(PROBLEM TO WORK ON) Give again, word for word, each line from the top of the listing through the line that holds "File: src/rtl/mem_arb_pkg.sv".

(DATASET ENTRIES)

File: config.mk
export PLATFORM = sky130hd
export DESIGN_NAME = mem_arbiter
export DESIGN_NICKNAME = d
export VERILOG_FILES = /design/src/rtl/mem_arb_pkg.sv /design/src/rtl/arb_picker.sv /design/src/rtl/mem_arbiter.sv
export SDC_FILE = /design/constraint.sdc
export NUM_CORES = 1
export LEC_CHECK = 0
export CAP_MARGIN = 20
export CELL_PAD_IN_SITES_DETAIL_PLACEMENT = 2
export CELL_PAD_IN_SITES_GLOBAL_PLACEMENT = 2
export CORE_ASPECT_RATIO = 0.7
export CORE_MARGIN = 5
export CORE_UTILIZATION = 23
export CTS_CLUSTER_SIZE = 12
export DETAILED_ROUTE_END_ITERATION = 10
export PLACE_DENSITY = 0.84
export SYNTH_ARGS = -nofsm -noshare
export SYNTH_HDL_FRONTEND = slang
export SYNTH_SLANG_ARGS = --single-unit
File: constraint.sdc
create_clock -name clk -period 3.9 [get_ports clk]
set_input_delay 0.78 -clock clk [delete_from_list [all_inputs] [get_ports clk]]
set_output_delay 0.78 -clock clk [all_outputs]
set_load 0.1 [all_outputs]
File: src/rtl/mem_arb_pkg.sv
// rtl/mem_arb_pkg.sv - state encoding, default timeout and sizing helper for mem_arbiter
package mem_arb_pkg;

  typedef enum logic [1:0] {
    ST_IDLE = 2'd0,
    ST_BUSY = 2'd1,
    ST_ACK  = 2'd2
  } arb_state_e;

  localparam int DEFAULT_TIMEOUT = 15;

  // Wait counter must be able to hold the value TIMEOUT itself.
  function automatic int cnt_width(input int limit);
    return (limit < 1) ? 1 : $clog2(limit + 1);
  endfunction

endpackage

File: src/rtl/arb_picker.sv
// rtl/arb_picker.sv - combinational two-way picker; prio_i=1 favours m1 on a tie
module arb_picker (
  input  logic [1:0] req_i,
  input  logic       prio_i,
  output logic [1:0] grant_o
);

  always_comb begin
    grant_o = req_i;
    if (req_i == 2'b11) begin
      grant_o = prio_i ? 2'b10 : 2'b01;
    end
  end

endmodule

File: src/rtl/mem_arbiter.sv
// rtl/mem_arbiter.sv - two-master single-port memory arbiter with access timeout
// Optional MEM_ARB_ROUND_ROBIN_EN: alternate winner on ties instead of fixed m0 priority.
module mem_arbiter
  import mem_arb_pkg::*;
#(
  parameter int AW      = 32,
  parameter int DW      = 32,
  parameter int TIMEOUT = DEFAULT_TIMEOUT
) (
  input  logic          clk,
  input  logic          rst_n,
  input  logic          m0_req,
  input  logic          m0_we,
  input  logic [AW-1:0] m0_addr,
  input  logic [DW-1:0] m0_wdata,
  output logic [DW-1:0] m0_rdata,
  output logic          m0_ack,
  input  logic          m1_req,
  input  logic          m1_we,
  input  logic [AW-1:0] m1_addr,
  input  logic [DW-1:0] m1_wdata,
  output logic [DW-1:0] m1_rdata,
  output logic          m1_ack,
  output logic          mem_req,
  output logic          mem_we,
  output logic [AW-1:0] mem_addr,
  output logic [DW-1:0] mem_wdata,
  input  logic [DW-1:0] mem_rdata,
  input  logic          mem_ready,
  output logic          err
);

  localparam int            CW        = cnt_width(TIMEOUT);
  localparam logic [CW-1:0] CNT_LIMIT = CW'(TIMEOUT);

  arb_state_e    state_q;
  logic          owner_q;
  logic          we_q;
  logic [AW-1:0] addr_q;
  logic [DW-1:0] wdata_q;
  logic [DW-1:0] rdata_q;
  logic [CW-1:0] cnt_q;
  logic [CW-1:0] cnt_d;
  logic          mem_req_q;
  logic          m0_ack_q;
  logic          m1_ack_q;
  logic          err_q;
  logic [1:0]    grant;
  logic          prio;

  arb_picker u_picker (
    .req_i   ({m1_req, m0_req}),
    .prio_i  (prio),
    .grant_o (grant)
  );

`ifdef MEM_ARB_ROUND_ROBIN_EN
  logic prio_q;

  // After each grant, favour the master that did not just win.
  always_ff @(posedge clk or negedge rst_n) begin
    if (!rst_n) begin
      prio_q <= 1'b0;
    end else if (state_q == ST_IDLE && grant != 2'b00) begin
      prio_q <= grant[0];
    end
  end

  assign prio = prio_q;
`else
  assign prio = 1'b0;
`endif

  assign cnt_d = cnt_q + CW'(1);

  always_ff @(posedge clk or negedge rst_n) begin
    if (!rst_n) begin
      state_q   <= ST_IDLE;
      owner_q   <= 1'b0;
      we_q      <= 1'b0;
      addr_q    <= '0;
      wdata_q   <= '0;
      rdata_q   <= '0;
      cnt_q     <= '0;
      mem_req_q <= 1'b0;
      m0_ack_q  <= 1'b0;
      m1_ack_q  <= 1'b0;
      err_q     <= 1'b0;
    end else begin
      m0_ack_q <= 1'b0;
      m1_ack_q <= 1'b0;
      err_q    <= 1'b0;
      case (state_q)
        ST_IDLE: begin
          if (grant != 2'b00) begin
            owner_q   <= grant[1];
            we_q      <= grant[1] ? m1_we    : m0_we;
            addr_q    <= grant[1] ? m1_addr  : m0_addr;
            wdata_q   <= grant[1] ? m1_wdata : m0_wdata;
            cnt_q     <= '0;
            mem_req_q <= 1'b1;
            state_q   <= ST_BUSY;
          end
        end
        ST_BUSY: begin
          if (mem_ready) begin
            rdata_q   <= we_q ? '0 : mem_rdata;
            mem_req_q <= 1'b0;
            m0_ack_q  <= ~owner_q;
            m1_ack_q  <= owner_q;
            state_q   <= ST_ACK;
          end else if (cnt_d == CNT_LIMIT) begin
            rdata_q   <= '0;
            err_q     <= 1'b1;
            mem_req_q <= 1'b0;
            m0_ack_q  <= ~owner_q;
            m1_ack_q  <= owner_q;
            state_q   <= ST_ACK;
          end else begin
            cnt_q <= cnt_d;
          end
        end
        ST_ACK:  state_q <= ST_IDLE;
        default: state_q <= ST_IDLE;
      endcase
    end
  end

  assign mem_req   = mem_req_q;
  assign mem_we    = we_q;
  assign mem_addr  = addr_q;
  assign mem_wdata = wdata_q;
  assign m0_ack    = m0_ack_q;
  assign m1_ack    = m1_ack_q;
  assign m0_rdata  = m0_ack_q ? rdata_q : '0;
  assign m1_rdata  = m1_ack_q ? rdata_q : '0;
  assign err       = err_q;

endmodule
### src/rtl/fetch_queue.sv
// Dual-push/dual-pop instruction fetch FIFO; pair visible one cycle after push (FWFT outputs).
// Backpressure: in_ready drops when fewer than two entries are free on the registered count.
module fetch_queue #(
  parameter int                DEPTH   = 8,
  parameter int                DATA_W  = 32,
  parameter int                PC_W    = 8,
  parameter int                PC_STEP = 4,
  parameter logic [DATA_W-1:0] NOP     = 'h13
) (
  input logic          clk,
  input logic          reset,
  fetch_queue_if.slave bus
);
  localparam int AW = $clog2(DEPTH);
  localparam int CW = AW + 1;

  typedef struct packed {
    logic [DATA_W-1:0] instr;
    logic [PC_W-1:0]   pc;
  } entry_t;

  entry_t        mem [DEPTH];
  logic [AW-1:0] wr_ptr;
  logic [AW-1:0] rd_ptr;
  logic [CW-1:0] cnt;

  logic [AW-1:0] wr_ptr_p1;
  logic [AW-1:0] rd_ptr_p1;
  logic [1:0]    take_sat;
  logic [CW-1:0] eff_take;
  logic [CW-1:0] cnt_nxt;
  logic          push_vld;
  entry_t        head0;
  entry_t        head1;

  assign wr_ptr_p1 = wr_ptr + AW'(1);
  assign rd_ptr_p1 = rd_ptr + AW'(1);

  // Ready looks only at registered occupancy, so a same-cycle pop never admits a pair.
  assign bus.in_ready = (CW'(DEPTH) - cnt) >= CW'(2);
  assign push_vld     = bus.in_valid & bus.in_ready & ~bus.flush;

  // Over-take is clipped to what is actually held.
  assign take_sat = (bus.out_take == 2'd3) ? 2'd2 : bus.out_take;
  assign eff_take = (CW'(take_sat) > cnt) ? cnt : CW'(take_sat);
  assign cnt_nxt  = cnt + (push_vld ? CW'(2) : CW'(0)) - eff_take;

  always_ff @(posedge clk) begin
    if (push_vld) begin
      mem[wr_ptr]    <= '{instr: bus.in_instr1, pc: bus.in_pc};
      mem[wr_ptr_p1] <= '{instr: bus.in_instr2, pc: bus.in_pc + PC_W'(PC_STEP)};
    end
  end

  always_ff @(posedge clk or negedge reset) begin
    if (!reset) begin
      wr_ptr <= '0;
      rd_ptr <= '0;
      cnt    <= '0;
    end else if (bus.flush) begin
      wr_ptr <= '0;
      rd_ptr <= '0;
      cnt    <= '0;
    end else begin
      if (push_vld) wr_ptr <= wr_ptr + AW'(2);
      rd_ptr <= rd_ptr + AW'(eff_take);
      cnt    <= cnt_nxt;
    end
  end

  assign head0 = mem[rd_ptr];
  assign head1 = mem[rd_ptr_p1];

  assign bus.count      = cnt;
  assign bus.out_valid1 = cnt >= CW'(1);
  assign bus.out_valid2 = cnt >= CW'(2);
  assign bus.out_instr1 = bus.out_valid1 ? head0.instr : NOP;
  assign bus.out_instr2 = bus.out_valid2 ? head1.instr : NOP;
  assign bus.out_pc1    = bus.out_valid1 ? head0.pc : '0;
  assign bus.out_pc2    = bus.out_valid2 ? head1.pc : '0;
endmodule

### src/flat_wrapper.sv
// flat-port wrapper written by rule: the top's interface ports become plain ports
module fetch_queue_flat 
#(
  parameter int                DEPTH   = 8,
  parameter int                DATA_W  = 32,
  parameter int                PC_W    = 8,
  parameter int                PC_STEP = 4,
  parameter logic [DATA_W-1:0] NOP     = 'h13
)
  (clk, reset, bus_flush, bus_in_valid, bus_in_instr1, bus_in_instr2, bus_in_pc, bus_out_take, bus_in_ready, bus_out_valid1, bus_out_valid2, bus_out_instr1, bus_out_instr2, bus_out_pc1, bus_out_pc2, bus_count);
  fetch_queue_if #(.DEPTH(DEPTH), .DATA_W(DATA_W), .PC_W(PC_W)) bus_i ();
  input logic clk;
  input logic reset;
  input wire logic [$bits(bus_i.flush)-1:0] bus_flush;
  input wire logic [$bits(bus_i.in_valid)-1:0] bus_in_valid;
  input wire logic [$bits(bus_i.in_instr1)-1:0] bus_in_instr1;
  input wire logic [$bits(bus_i.in_instr2)-1:0] bus_in_instr2;
  input wire logic [$bits(bus_i.in_pc)-1:0] bus_in_pc;
  input wire logic [$bits(bus_i.out_take)-1:0] bus_out_take;
  output wire logic [$bits(bus_i.in_ready)-1:0] bus_in_ready;
  output wire logic [$bits(bus_i.out_valid1)-1:0] bus_out_valid1;
  output wire logic [$bits(bus_i.out_valid2)-1:0] bus_out_valid2;
  output wire logic [$bits(bus_i.out_instr1)-1:0] bus_out_instr1;
  output wire logic [$bits(bus_i.out_instr2)-1:0] bus_out_instr2;
  output wire logic [$bits(bus_i.out_pc1)-1:0] bus_out_pc1;
  output wire logic [$bits(bus_i.out_pc2)-1:0] bus_out_pc2;
  output wire logic [$bits(bus_i.count)-1:0] bus_count;
  assign bus_i.flush = bus_flush;
  assign bus_i.in_valid = bus_in_valid;
  assign bus_i.in_instr1 = bus_in_instr1;
  assign bus_i.in_instr2 = bus_in_instr2;
  assign bus_i.in_pc = bus_in_pc;
  assign bus_i.out_take = bus_out_take;
  assign bus_in_ready = bus_i.in_ready;
  assign bus_out_valid1 = bus_i.out_valid1;
  assign bus_out_valid2 = bus_i.out_valid2;
  assign bus_out_instr1 = bus_i.out_instr1;
  assign bus_out_instr2 = bus_i.out_instr2;
  assign bus_out_pc1 = bus_i.out_pc1;
  assign bus_out_pc2 = bus_i.out_pc2;
  assign bus_count = bus_i.count;
  fetch_queue #(.DEPTH(DEPTH), .DATA_W(DATA_W), .PC_W(PC_W), .PC_STEP(PC_STEP), .NOP(NOP)) u_core (.clk(clk), .reset(reset), .bus(bus_i));
endmodule
### src/rtl/risc_mem_if.sv
// -----------------------------------------------------------------------------
// risc_mem_if
//   Bus between the accumulator control unit and its 16x8 synchronous memory.
//
//   mem_r        read strobe; memory presents M[mem_address] on mem_dataOut
//                in the following cycle
//   mem_w        write strobe; M[mem_address] <= mem_dataIn on the rising edge
//   mem_address  4-bit word address
//   mem_dataIn   write data towards memory
//   mem_dataOut  registered read data from memory
//
//   master : the control unit (drives strobes, address and write data)
//   slave  : the memory (drives read data)
// -----------------------------------------------------------------------------
interface risc_mem_if;
    logic       mem_r;
    logic       mem_w;
    logic [3:0] mem_address;
    logic [7:0] mem_dataIn;
    logic [7:0] mem_dataOut;

    modport master (
        output mem_r,
        output mem_w,
        output mem_address,
        output mem_dataIn,
        input  mem_dataOut
    );

    modport slave (
        input  mem_r,
        input  mem_w,
        input  mem_address,
        input  mem_dataIn,
        output mem_dataOut
    );
endinterface : risc_mem_if
<file path="src/rtl/pipe_pkg.sv">
// Shared types and default widths for the parametrised pipeline stage register.
package pipe_pkg;

    // Occupancy of a skid-mode stage: nothing held, output entry only, or
    // output entry plus skid entry.
    typedef enum logic [1:0] {
        EMPTY = 2'd0,
        ONE   = 2'd1,
        TWO   = 2'd2
    } stage_state_e;

    localparam int DEF_CTRL_W = 16;
    localparam int DEF_DATA_W = 64;
    localparam int DEF_CNT_W  = 16;

endpackage

</file>
<file path="src/rtl/pipe_slot.sv">
// One pipeline entry: valid flag, control field and data field.
// Clear drops the entry and zeroes control so a bubble never carries live
// control bits; data is left as it was. Clear wins over load.
module pipe_slot
    import pipe_pkg::*;
#(
    parameter int CTRL_W = DEF_CTRL_W,
    parameter int DATA_W = DEF_DATA_W
) (
    input  logic              clk,
    input  logic              rst,
    input  logic              load,
    input  logic              clear,
    input  logic [CTRL_W-1:0] ld_ctrl,
    input  logic [DATA_W-1:0] ld_data,
    output logic              vld,
    output logic [CTRL_W-1:0] ctrl,
    output logic [DATA_W-1:0] data
);

    // Entry register: reset empties it, clear drops it, load captures a beat.
    always_ff @(posedge clk) begin
        if (rst) begin
            vld  <= 1'b0;
            ctrl <= '0;
            data <= '0;
        end else if (clear) begin
            vld  <= 1'b0;
            ctrl <= '0;
        end else if (load) begin
            vld  <= 1'b1;
            ctrl <= ld_ctrl;
            data <= ld_data;
        end
    end

endmodule

</file>
<file path="src/rtl/pipe_stage_reg.sv">
// Parametrised pipeline stage register with valid/ready handshake, flush for
// bubble insertion, optional two-entry skid buffer (registered in_ready) and a
// saturating stall counter.
module pipe_stage_reg
    import pipe_pkg::*;
#(
    parameter int CTRL_W = DEF_CTRL_W,
    parameter int DATA_W = DEF_DATA_W,
    parameter int SKID   = 0,
    parameter int CNT_W  = DEF_CNT_W
) (
    input  logic              clk,
    input  logic              rst,
    input  logic              flush,
    input  logic              in_valid,
    output logic              in_ready,
    input  logic [CTRL_W-1:0] in_ctrl,
    input  logic [DATA_W-1:0] in_data,
    output logic              out_valid,
    input  logic              out_ready,
    output logic [CTRL_W-1:0] out_ctrl,
    output logic [DATA_W-1:0] out_data,
    output logic [CNT_W-1:0]  stall_cnt
);

    // Saturating increment: holds at all-ones instead of wrapping.
    function automatic logic [CNT_W-1:0] sat_inc(input logic [CNT_W-1:0] v);
        if (&v) begin
            return v;
        end
        return v + CNT_W'(1);
    endfunction

    // Output entry (stage p1)
    logic              vld_p1;
    logic [CTRL_W-1:0] ctrl_p1;
    logic [DATA_W-1:0] data_p1;

    logic              accept;
    logic              rel;
    logic              out_load;
    logic              out_clear;
    logic [CTRL_W-1:0] ld_ctrl;
    logic [DATA_W-1:0] ld_data;
    logic [CNT_W-1:0]  stall_q;

    assign accept = in_valid & in_ready;
    assign rel    = vld_p1 & out_ready;

    pipe_slot #(
        .CTRL_W (CTRL_W),
        .DATA_W (DATA_W)
    ) u_out (
        .clk     (clk),
        .rst     (rst),
        .load    (out_load),
        .clear   (out_clear),
        .ld_ctrl (ld_ctrl),
        .ld_data (ld_data),
        .vld     (vld_p1),
        .ctrl    (ctrl_p1),
        .data    (data_p1)
    );

    generate
        if (SKID == 0) begin : g_single

            // Single entry: ready whenever the entry is free or leaving now.
            assign in_ready = ~vld_p1 | out_ready;

            // Load on accept, drop on release-without-refill; flush drops all.
            always_comb begin
                out_load  = accept & ~flush;
                out_clear = flush | (rel & ~accept);
                ld_ctrl   = in_ctrl;
                ld_data   = in_data;
            end

        end else begin : g_skid

            // Skid entry (stage p0): holds the beat accepted while the
            // output entry is stalled, so in_ready can come from a flop.
            logic              vld_p0;
            logic [CTRL_W-1:0] ctrl_p0;
            logic [DATA_W-1:0] data_p0;
            logic              skid_load;
            logic              skid_clear;
            stage_state_e      state_q;
            stage_state_e      state_nxt;
            logic              rdy_q;

            assign in_ready = rdy_q;

            pipe_slot #(
                .CTRL_W (CTRL_W),
                .DATA_W (DATA_W)
            ) u_skid (
                .clk     (clk),
                .rst     (rst),
                .load    (skid_load),
                .clear   (skid_clear),
                .ld_ctrl (in_ctrl),
                .ld_data (in_data),
                .vld     (vld_p0),
                .ctrl    (ctrl_p0),
                .data    (data_p0)
            );

            // Occupancy transitions and entry steering; flush empties both
            // entries and discards any beat accepted in the same cycle.
            always_comb begin
                state_nxt  = state_q;
                out_load   = 1'b0;
                out_clear  = 1'b0;
                skid_load  = 1'b0;
                skid_clear = 1'b0;
                ld_ctrl    = in_ctrl;
                ld_data    = in_data;
                if (flush) begin
                    state_nxt  = EMPTY;
                    out_clear  = 1'b1;
                    skid_clear = 1'b1;
                end else begin
                    case (state_q)
                        EMPTY: begin
                            if (accept) begin
                                out_load  = 1'b1;
                                state_nxt = ONE;
                            end
                        end
                        ONE: begin
                            if (accept && rel) begin
                                out_load = 1'b1;
                            end else if (accept) begin
                                skid_load = 1'b1;
                                state_nxt = TWO;
                            end else if (rel) begin
                                out_clear = 1'b1;
                                state_nxt = EMPTY;
                            end
                        end
                        TWO: begin
                            if (rel && vld_p0) begin
                                out_load   = 1'b1;
                                ld_ctrl    = ctrl_p0;
                                ld_data    = data_p0;
                                skid_clear = 1'b1;
                                state_nxt  = ONE;
                            end
                        end
                        default: begin
                            out_clear  = 1'b1;
                            skid_clear = 1'b1;
                            state_nxt  = EMPTY;
                        end
                    endcase
                end
            end

            // State and registered in_ready: ready unless both entries full.
            always_ff @(posedge clk) begin
                if (rst) begin
                    state_q <= EMPTY;
                    rdy_q   <= 1'b1;
                end else begin
                    state_q <= state_nxt;
                    rdy_q   <= (state_nxt != TWO);
                end
            end

        end
    endgenerate

    // Stall counter: cycles where a beat is offered but not taken.
    always_ff @(posedge clk) begin
        if (rst) begin
            stall_q <= '0;
        end else if (vld_p1 && !out_ready) begin
            stall_q <= sat_inc(stall_q);
        end
    end

    assign out_valid = vld_p1;
    assign out_ctrl  = ctrl_p1;
    assign out_data  = data_p1;
    assign stall_cnt = stall_q;

endmodule

</file>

(OUTPUT OF THE EXERCISE)
File: config.mk
export PLATFORM = sky130hd
export DESIGN_NAME = mem_arbiter
export DESIGN_NICKNAME = d
export VERILOG_FILES = /design/src/rtl/mem_arb_pkg.sv /design/src/rtl/arb_picker.sv /design/src/rtl/mem_arbiter.sv
export SDC_FILE = /design/constraint.sdc
export NUM_CORES = 1
export LEC_CHECK = 0
export CAP_MARGIN = 20
export CELL_PAD_IN_SITES_DETAIL_PLACEMENT = 2
export CELL_PAD_IN_SITES_GLOBAL_PLACEMENT = 2
export CORE_ASPECT_RATIO = 0.7
export CORE_MARGIN = 5
export CORE_UTILIZATION = 23
export CTS_CLUSTER_SIZE = 12
export DETAILED_ROUTE_END_ITERATION = 10
export PLACE_DENSITY = 0.84
export SYNTH_ARGS = -nofsm -noshare
export SYNTH_HDL_FRONTEND = slang
export SYNTH_SLANG_ARGS = --single-unit
File: constraint.sdc
create_clock -name clk -period 3.9 [get_ports clk]
set_input_delay 0.78 -clock clk [delete_from_list [all_inputs] [get_ports clk]]
set_output_delay 0.78 -clock clk [all_outputs]
set_load 0.1 [all_outputs]
File: src/rtl/mem_arb_pkg.sv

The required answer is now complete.